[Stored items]
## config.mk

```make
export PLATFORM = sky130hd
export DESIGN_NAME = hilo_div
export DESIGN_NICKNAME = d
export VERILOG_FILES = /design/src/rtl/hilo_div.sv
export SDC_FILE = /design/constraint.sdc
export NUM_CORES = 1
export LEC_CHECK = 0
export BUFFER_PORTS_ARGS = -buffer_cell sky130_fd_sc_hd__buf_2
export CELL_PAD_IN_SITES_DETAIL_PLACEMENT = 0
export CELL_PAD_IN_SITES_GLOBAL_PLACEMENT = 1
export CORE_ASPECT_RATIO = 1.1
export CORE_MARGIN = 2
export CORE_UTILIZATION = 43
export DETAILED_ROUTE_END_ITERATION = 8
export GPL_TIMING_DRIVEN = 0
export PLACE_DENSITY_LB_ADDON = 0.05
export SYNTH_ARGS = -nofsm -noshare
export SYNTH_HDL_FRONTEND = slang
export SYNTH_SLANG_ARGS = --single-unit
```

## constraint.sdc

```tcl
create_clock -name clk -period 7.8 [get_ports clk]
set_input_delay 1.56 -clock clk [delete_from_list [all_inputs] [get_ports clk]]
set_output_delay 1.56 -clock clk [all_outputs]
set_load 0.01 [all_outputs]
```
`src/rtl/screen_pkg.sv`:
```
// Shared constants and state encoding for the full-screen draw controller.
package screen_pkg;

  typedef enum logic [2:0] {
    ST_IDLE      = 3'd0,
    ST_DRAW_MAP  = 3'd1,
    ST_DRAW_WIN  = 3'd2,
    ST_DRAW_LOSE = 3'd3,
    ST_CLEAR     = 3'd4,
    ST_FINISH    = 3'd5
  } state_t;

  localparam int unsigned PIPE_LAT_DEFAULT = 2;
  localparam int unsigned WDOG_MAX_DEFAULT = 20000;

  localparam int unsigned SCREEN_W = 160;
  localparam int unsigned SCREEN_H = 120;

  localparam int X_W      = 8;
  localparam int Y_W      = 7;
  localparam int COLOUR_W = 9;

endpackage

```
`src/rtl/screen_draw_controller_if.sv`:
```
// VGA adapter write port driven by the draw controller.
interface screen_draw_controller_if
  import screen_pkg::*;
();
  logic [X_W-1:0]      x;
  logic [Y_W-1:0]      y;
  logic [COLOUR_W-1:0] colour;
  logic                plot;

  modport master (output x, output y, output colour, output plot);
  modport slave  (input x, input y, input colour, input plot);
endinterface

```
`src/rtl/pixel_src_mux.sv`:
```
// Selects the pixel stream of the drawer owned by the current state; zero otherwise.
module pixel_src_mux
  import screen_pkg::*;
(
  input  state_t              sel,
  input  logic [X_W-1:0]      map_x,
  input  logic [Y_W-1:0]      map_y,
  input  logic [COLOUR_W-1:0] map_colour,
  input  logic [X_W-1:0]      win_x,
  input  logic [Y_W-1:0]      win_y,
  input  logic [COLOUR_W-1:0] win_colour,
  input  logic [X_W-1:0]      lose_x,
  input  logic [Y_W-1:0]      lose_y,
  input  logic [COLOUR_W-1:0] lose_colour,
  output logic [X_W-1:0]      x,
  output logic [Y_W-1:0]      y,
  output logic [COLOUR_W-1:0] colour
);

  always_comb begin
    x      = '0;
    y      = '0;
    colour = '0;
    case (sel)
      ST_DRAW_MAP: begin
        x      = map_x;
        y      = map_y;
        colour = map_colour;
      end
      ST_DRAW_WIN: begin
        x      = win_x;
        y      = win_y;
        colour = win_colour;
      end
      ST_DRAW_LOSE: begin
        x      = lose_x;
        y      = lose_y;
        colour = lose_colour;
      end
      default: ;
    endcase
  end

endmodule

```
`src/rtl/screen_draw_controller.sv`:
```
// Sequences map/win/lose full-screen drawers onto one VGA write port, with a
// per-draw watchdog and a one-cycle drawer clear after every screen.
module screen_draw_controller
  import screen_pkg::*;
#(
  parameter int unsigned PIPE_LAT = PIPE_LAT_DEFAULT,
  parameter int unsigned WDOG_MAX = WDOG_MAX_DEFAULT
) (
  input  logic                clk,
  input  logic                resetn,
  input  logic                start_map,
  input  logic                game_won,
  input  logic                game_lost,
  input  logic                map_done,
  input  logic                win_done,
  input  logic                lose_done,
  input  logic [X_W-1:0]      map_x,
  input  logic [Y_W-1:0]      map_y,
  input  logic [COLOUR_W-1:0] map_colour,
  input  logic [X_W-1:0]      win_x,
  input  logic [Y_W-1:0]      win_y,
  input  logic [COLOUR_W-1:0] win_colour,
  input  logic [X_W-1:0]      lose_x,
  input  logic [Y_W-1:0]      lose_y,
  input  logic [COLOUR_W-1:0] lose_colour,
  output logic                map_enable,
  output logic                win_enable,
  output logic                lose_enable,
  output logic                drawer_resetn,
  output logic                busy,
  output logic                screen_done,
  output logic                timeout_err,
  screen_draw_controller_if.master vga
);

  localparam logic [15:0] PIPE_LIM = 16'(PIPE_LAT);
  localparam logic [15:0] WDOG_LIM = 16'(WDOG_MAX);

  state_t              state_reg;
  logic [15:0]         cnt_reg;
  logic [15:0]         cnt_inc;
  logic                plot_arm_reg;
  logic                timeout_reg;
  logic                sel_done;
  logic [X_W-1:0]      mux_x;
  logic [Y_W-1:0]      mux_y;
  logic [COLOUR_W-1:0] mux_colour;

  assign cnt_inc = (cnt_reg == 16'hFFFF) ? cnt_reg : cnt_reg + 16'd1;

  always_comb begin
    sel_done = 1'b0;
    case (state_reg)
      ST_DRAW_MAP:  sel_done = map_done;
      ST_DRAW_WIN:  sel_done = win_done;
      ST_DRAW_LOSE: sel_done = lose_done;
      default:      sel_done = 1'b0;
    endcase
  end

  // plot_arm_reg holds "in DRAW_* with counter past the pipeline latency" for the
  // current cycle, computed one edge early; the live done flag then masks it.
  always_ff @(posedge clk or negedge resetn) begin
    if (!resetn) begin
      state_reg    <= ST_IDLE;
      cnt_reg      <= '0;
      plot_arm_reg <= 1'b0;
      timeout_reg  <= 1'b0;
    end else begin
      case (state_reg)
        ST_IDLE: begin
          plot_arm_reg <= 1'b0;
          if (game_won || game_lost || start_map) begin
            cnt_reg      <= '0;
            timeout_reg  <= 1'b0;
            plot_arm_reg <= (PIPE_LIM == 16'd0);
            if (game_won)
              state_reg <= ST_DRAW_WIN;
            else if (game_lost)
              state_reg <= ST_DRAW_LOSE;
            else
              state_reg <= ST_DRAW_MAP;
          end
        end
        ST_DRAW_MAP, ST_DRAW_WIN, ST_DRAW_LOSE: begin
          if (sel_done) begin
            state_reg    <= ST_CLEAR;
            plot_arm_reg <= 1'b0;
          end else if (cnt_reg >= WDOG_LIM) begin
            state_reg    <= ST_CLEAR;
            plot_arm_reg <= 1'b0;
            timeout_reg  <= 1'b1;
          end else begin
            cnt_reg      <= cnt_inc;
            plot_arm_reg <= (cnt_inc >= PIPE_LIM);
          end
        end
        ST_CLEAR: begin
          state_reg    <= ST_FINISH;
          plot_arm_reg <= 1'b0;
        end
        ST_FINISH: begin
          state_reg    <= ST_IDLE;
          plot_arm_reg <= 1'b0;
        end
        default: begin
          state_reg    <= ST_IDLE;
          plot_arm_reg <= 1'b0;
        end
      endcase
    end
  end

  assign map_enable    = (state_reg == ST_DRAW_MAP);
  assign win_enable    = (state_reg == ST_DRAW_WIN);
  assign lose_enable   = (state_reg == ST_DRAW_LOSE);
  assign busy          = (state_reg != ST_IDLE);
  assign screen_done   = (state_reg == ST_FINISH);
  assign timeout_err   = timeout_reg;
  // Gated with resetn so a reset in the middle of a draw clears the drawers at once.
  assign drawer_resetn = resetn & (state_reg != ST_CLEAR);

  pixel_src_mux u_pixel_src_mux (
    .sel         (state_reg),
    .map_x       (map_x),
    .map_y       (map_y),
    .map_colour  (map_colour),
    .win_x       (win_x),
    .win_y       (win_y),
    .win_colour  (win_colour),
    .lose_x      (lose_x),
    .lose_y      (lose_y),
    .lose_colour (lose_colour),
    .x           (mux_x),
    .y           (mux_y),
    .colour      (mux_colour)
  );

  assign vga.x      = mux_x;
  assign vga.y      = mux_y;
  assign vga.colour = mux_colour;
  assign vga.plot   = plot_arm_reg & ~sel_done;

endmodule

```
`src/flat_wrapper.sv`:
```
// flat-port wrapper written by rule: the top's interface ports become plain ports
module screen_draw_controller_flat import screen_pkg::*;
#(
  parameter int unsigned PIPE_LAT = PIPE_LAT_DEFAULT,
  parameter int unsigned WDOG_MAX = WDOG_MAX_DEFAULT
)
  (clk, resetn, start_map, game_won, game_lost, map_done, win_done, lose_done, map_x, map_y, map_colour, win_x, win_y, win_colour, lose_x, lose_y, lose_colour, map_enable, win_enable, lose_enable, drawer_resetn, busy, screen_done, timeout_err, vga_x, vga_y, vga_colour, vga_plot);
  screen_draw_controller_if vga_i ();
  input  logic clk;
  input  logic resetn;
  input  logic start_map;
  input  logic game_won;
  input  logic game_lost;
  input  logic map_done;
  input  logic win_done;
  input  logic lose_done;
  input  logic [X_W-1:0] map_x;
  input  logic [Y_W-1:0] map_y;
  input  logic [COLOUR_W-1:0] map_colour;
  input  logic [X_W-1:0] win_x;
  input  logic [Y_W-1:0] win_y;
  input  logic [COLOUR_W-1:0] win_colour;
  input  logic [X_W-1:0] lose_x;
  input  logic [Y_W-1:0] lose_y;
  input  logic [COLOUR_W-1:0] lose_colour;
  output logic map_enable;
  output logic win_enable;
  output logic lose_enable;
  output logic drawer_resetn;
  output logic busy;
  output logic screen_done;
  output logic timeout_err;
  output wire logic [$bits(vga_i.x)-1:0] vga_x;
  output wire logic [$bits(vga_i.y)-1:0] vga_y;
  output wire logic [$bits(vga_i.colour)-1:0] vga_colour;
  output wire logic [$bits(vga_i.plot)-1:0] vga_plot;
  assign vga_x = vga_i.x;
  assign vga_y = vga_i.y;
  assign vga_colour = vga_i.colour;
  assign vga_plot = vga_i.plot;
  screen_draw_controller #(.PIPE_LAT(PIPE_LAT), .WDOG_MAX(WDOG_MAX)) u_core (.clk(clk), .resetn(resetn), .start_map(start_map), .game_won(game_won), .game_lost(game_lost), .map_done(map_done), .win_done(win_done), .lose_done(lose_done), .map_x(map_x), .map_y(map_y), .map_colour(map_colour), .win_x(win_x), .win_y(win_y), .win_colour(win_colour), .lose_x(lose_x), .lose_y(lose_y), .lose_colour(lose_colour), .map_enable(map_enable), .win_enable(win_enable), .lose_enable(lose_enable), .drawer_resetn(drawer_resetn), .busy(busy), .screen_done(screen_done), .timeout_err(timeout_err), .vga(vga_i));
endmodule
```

● ACTION ITEM
Every line above in which the word "current" is present must be copied into the answer.

● EXERCISE ANSWER
// Selects the pixel stream of the drawer owned by the current state; zero otherwise.
  // current cycle, computed one edge early; the live done flag then masks it.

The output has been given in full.